Depending on your field, you may not be able to NOT retire. In other words, before you come up with a retirement plan that involves working well into your 70s, make sure you have a likelihood of working to that age, including possible health issues, changes in the job market, changes in your workplace, or even dread memory or other issues. Not everyone can possibly work into their 70s, not everyone is going to find an employer that will keep them on (the days of seniority and company loyalty to their employees and even the advantages of keeping you on so they don’t have to pay you a pension … all are long, long gone). You need to really be able to come in bright-eyed, bushy-tailed and competitive with cheaper, younger talent with families to support to stay employed … and again, not everyone is that blessed.

I have noticed that folks I know in their 50s are retiring, but to many that is just a nicer way of saying they were laid off and aren’t looking for work in a shrinking job market on a daily basis (if job prospects improved, I bet many would return full or part time). Some of them are really valuable employees, so I would like to see them come back (although with the dwindling job market, their absence makes my career longer).

It would be fine (preferable) for me to retire while H is still working. I have a lot more interests than he does and am more social so I have no issue keeping busy while he is working.

I would like to start winding down around 60 and work at a second “career/job”. I don’t know what that would be but it should be enjoyable. I have to start thinking about that soon. I do like gardening and also traveling. It is my ice breaker when meeting people at conferences. So where are you vacationing or where are you from? etc… I am that person who actually wants to see your vacation or garden pictures.

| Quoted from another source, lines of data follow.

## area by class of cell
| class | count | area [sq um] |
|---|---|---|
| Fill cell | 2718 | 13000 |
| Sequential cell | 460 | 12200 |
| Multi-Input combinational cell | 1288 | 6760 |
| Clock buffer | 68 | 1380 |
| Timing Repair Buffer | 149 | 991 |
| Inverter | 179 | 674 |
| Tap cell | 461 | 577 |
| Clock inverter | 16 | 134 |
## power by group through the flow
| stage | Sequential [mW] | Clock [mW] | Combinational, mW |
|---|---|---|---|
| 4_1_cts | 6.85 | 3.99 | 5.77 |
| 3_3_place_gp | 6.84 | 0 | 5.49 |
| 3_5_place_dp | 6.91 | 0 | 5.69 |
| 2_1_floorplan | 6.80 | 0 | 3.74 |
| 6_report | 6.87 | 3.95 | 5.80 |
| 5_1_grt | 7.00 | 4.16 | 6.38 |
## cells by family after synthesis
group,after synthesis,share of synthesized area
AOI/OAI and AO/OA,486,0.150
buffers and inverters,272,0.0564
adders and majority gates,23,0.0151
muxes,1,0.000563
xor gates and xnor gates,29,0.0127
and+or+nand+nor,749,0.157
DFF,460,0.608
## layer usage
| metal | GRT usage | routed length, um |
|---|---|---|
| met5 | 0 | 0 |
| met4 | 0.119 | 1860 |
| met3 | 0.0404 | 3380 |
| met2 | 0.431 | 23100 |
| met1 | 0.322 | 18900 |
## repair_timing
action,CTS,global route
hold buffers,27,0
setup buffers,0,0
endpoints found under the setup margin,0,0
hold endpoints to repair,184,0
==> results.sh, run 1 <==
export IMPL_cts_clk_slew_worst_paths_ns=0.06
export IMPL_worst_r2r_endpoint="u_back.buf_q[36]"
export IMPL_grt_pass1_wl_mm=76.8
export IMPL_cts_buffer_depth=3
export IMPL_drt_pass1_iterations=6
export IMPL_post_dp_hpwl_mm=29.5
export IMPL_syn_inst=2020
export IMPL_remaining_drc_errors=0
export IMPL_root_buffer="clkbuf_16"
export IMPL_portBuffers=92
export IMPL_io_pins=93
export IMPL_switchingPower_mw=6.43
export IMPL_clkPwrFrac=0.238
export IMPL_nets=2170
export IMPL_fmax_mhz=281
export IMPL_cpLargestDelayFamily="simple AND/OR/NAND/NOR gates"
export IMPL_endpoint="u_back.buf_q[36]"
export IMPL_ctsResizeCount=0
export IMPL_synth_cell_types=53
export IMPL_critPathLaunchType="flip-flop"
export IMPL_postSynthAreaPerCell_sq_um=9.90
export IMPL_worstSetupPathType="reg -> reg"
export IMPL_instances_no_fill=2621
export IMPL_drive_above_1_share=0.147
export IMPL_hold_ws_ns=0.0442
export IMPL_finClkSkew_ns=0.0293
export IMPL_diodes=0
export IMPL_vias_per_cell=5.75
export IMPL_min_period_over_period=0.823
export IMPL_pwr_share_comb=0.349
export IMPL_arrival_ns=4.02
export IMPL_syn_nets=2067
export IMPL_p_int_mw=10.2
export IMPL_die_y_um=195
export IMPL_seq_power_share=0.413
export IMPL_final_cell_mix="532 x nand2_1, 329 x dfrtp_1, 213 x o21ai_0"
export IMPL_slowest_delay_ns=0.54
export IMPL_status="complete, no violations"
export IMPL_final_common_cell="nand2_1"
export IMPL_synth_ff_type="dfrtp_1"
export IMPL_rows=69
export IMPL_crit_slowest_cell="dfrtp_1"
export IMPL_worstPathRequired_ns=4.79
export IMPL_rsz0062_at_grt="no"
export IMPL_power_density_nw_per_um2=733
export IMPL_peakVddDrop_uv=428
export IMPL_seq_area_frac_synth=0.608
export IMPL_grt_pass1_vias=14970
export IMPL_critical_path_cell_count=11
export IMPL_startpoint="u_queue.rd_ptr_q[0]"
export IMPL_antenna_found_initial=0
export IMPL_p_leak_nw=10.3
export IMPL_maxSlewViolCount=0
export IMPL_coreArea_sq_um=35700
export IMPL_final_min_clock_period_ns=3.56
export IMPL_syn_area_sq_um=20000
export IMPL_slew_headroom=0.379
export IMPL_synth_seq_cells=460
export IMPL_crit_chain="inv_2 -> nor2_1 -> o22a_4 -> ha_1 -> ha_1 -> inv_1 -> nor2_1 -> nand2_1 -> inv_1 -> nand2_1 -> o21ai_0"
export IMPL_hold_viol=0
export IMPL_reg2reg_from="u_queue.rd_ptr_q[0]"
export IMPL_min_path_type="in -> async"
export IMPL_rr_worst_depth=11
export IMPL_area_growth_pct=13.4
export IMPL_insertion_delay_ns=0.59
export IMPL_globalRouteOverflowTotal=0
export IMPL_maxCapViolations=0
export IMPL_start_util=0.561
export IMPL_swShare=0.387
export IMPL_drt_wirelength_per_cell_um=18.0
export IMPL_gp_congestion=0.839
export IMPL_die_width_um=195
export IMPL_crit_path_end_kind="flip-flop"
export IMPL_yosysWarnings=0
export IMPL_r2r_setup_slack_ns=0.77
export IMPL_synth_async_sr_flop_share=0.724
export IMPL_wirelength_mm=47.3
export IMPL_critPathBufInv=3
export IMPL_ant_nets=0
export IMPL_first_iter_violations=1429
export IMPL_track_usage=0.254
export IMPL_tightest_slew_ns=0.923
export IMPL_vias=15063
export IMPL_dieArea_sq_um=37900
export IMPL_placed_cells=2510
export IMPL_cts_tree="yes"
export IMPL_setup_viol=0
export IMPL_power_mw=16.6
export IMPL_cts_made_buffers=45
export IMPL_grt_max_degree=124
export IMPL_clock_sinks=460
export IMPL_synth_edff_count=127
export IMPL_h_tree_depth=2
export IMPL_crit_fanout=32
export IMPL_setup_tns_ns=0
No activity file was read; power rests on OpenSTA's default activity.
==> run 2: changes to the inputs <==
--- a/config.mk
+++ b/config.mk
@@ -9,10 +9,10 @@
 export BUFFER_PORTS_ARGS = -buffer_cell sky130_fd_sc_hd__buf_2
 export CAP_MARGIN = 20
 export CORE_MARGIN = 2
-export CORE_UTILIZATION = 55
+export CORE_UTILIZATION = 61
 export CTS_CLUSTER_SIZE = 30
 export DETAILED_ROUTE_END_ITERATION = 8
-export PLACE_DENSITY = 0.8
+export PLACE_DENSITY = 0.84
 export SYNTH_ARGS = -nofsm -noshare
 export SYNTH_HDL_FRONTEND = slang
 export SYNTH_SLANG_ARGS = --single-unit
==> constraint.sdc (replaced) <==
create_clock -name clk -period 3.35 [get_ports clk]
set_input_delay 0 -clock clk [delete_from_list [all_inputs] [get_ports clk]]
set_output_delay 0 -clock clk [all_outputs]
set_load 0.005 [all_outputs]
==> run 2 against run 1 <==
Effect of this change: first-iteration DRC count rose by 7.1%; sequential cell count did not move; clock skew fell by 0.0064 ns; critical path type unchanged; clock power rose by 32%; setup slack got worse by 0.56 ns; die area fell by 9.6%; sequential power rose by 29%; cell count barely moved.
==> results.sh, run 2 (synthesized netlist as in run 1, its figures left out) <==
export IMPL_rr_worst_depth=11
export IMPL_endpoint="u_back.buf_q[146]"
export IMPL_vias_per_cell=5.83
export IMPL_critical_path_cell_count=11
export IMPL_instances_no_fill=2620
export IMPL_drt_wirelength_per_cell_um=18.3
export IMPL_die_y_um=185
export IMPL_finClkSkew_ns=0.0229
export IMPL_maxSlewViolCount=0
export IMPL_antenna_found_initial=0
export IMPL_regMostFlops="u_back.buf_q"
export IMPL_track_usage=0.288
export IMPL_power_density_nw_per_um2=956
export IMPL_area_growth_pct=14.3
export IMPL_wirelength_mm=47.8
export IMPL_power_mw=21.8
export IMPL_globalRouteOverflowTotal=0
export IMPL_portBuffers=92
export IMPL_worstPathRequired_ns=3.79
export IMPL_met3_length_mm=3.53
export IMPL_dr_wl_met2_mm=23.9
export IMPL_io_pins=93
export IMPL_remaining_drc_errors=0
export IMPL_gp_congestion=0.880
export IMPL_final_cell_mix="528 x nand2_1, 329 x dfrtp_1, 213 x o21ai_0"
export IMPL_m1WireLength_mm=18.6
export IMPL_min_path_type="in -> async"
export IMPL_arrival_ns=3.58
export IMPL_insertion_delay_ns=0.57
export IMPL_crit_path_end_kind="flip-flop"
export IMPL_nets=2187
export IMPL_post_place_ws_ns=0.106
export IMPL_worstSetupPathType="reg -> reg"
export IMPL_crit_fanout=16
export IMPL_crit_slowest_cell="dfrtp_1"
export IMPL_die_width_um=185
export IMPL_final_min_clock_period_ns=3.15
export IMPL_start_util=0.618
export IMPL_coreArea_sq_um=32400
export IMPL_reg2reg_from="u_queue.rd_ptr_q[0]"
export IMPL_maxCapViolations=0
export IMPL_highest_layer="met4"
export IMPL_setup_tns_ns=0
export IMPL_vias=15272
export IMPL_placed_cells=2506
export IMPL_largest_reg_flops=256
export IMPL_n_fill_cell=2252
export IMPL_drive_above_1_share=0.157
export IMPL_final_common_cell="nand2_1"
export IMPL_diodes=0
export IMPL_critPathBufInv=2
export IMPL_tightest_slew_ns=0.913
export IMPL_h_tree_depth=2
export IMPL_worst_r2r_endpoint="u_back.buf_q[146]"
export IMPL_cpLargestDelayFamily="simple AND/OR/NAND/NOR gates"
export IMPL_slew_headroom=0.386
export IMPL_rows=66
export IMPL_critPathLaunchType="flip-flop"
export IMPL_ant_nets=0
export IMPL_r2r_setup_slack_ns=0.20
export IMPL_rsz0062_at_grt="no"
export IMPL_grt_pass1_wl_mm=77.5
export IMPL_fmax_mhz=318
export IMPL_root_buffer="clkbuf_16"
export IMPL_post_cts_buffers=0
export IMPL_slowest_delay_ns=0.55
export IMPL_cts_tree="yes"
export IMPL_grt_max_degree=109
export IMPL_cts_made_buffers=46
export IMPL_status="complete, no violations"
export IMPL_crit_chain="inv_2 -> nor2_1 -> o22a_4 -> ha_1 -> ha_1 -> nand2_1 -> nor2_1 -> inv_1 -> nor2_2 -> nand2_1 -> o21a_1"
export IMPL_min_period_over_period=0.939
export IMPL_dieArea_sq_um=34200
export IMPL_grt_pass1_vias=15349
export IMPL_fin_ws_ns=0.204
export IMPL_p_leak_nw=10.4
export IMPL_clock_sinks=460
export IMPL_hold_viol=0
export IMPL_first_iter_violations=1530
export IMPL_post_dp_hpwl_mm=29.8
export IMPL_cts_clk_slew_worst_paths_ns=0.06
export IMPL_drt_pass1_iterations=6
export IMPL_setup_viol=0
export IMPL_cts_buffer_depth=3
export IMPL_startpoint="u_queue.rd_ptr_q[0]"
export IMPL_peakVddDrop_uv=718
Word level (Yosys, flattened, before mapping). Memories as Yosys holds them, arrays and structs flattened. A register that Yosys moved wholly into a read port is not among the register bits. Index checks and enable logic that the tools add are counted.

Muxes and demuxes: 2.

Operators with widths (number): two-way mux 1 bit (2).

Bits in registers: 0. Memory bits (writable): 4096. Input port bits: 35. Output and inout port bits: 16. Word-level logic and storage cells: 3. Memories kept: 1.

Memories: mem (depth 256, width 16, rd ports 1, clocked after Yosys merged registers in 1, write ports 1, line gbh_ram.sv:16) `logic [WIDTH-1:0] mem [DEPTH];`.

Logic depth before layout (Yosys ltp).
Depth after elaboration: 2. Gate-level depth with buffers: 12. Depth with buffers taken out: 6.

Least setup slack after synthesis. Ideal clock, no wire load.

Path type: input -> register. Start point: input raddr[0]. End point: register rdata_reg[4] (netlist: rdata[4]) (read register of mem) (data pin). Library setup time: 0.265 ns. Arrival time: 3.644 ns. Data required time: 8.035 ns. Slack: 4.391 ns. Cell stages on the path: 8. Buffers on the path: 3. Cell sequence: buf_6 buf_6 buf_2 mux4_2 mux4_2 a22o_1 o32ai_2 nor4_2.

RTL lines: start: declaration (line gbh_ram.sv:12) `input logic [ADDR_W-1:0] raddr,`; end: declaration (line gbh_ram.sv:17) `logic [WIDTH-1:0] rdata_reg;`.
==> src/hw/rtl/utpg_csr.sv <==
// Configuration registers of the UART transceiver, written through a plain write port.
// Depends on utpg_pkg.
module utpg_csr import utpg_pkg::*; (
   input  logic                 clock,
   input  logic                 reset,
   input  logic                 csr_wr_en,
   input  logic [CsrIndexW-1:0] csr_index,
   input  logic [CsrDataW-1:0]  csr_wr_data,
   output cfg_type              cfg
);

   cfg_type cfg_ff;
   cfg_type cfg_in;

   always_comb begin
      cfg_in = cfg_ff;
      if (csr_wr_en) begin
         unique case (csr_index_type'(csr_index))
            REG_BIT_TICKS:   cfg_in.bit_ticks   = csr_wr_data[BitTicksW-1:0];
            REG_INVERT_LINE: cfg_in.invert_line = csr_wr_data[0];
            REG_PARITY_MODE: cfg_in.parity_mode = csr_wr_data[1:0];
            REG_STOP_BITS:   cfg_in.stop_bits   = csr_wr_data[1:0];
            REG_GAP_TICKS:   cfg_in.gap_ticks   = csr_wr_data[GapW-1:0];
            REG_HALF_DUPLEX: cfg_in.half_duplex = csr_wr_data[0];
            default:         cfg_in = cfg_ff;
         endcase
      end
   end

   always_ff @(posedge clock) begin
      if (reset) begin
         cfg_ff.bit_ticks   <= BitTicksReset;
         cfg_ff.invert_line <= 1'b0;
         cfg_ff.parity_mode <= 2'd0;
         cfg_ff.stop_bits   <= StopBitsReset;
         cfg_ff.gap_ticks   <= '0;
         cfg_ff.half_duplex <= 1'b0;
      end else begin
         cfg_ff <= cfg_in;
      end
   end

   assign cfg = cfg_ff;

endmodule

That said, I don’t think we will spend our retirement years traveling as much. We prefer to do this while we still have the energy to do so. It also gets very expensive. We have traveled extensively for work and leisure and I already see a difference in energy from just five years ago. I have also developed an anxiety with flying, probably due to the confined spaces we are now subject to. DH is happy to sit on the beach and he does not like to fly. I love to explore cities. Just this spring, my daughters and I took a trip to the UK and DH opted to stay home. DH and I also like to go on walks/hikes. When we retire, our travels will probably involve visiting exotic tropical beaches and maybe a river cruise. Nice and easy. DH wants to rent an RV and drive across the US. I am not sure about that,

I would love to work with kids that need direction, such as a guidance counselor. A friend of mine runs an international initiatives program at a college and has done some great work with minorities that need career/educational direction. She has also gone abroad with students to work on certain humanitarian projects.I am fascinated by her work but she does have an international education degree and many years of experience I don’t have any education credentials but a friend told me that one can sign up for volunteer work and that may push me in that direction. I am not sure if that is completely true but worth exploring.

I do like what I do now but the corporate world is making me roll my eyes more frequently these days. If they just let me do what I do best, it would be fantastic.

I have about 8 years with 4 years of kids college tuition to go.

I think a lot of times the decision on if you want to retire comes down to the relationship you have with your boss.

I love my job but if I get a new supervisor that could change in an instant

Tom, those are exactly my husband’s thoughts, although I doubt he will retire within the next 15 years. :slight_smile:

l loved my job, I totally love my profession. I never could imagine retiring, had no interest in even discussing it seriously, certainly not in my 50’s, LOL. I am 64. Until February of this year, I had every intention of working to 66. Things changed. Instead of being “fun”, every day became torture. So, please don’t chastise me for being excited to be getting out. My place of employment has become …a nightmare. Truly, I have nightmares about it.

@VaBlueBird: Things change. Time to move on.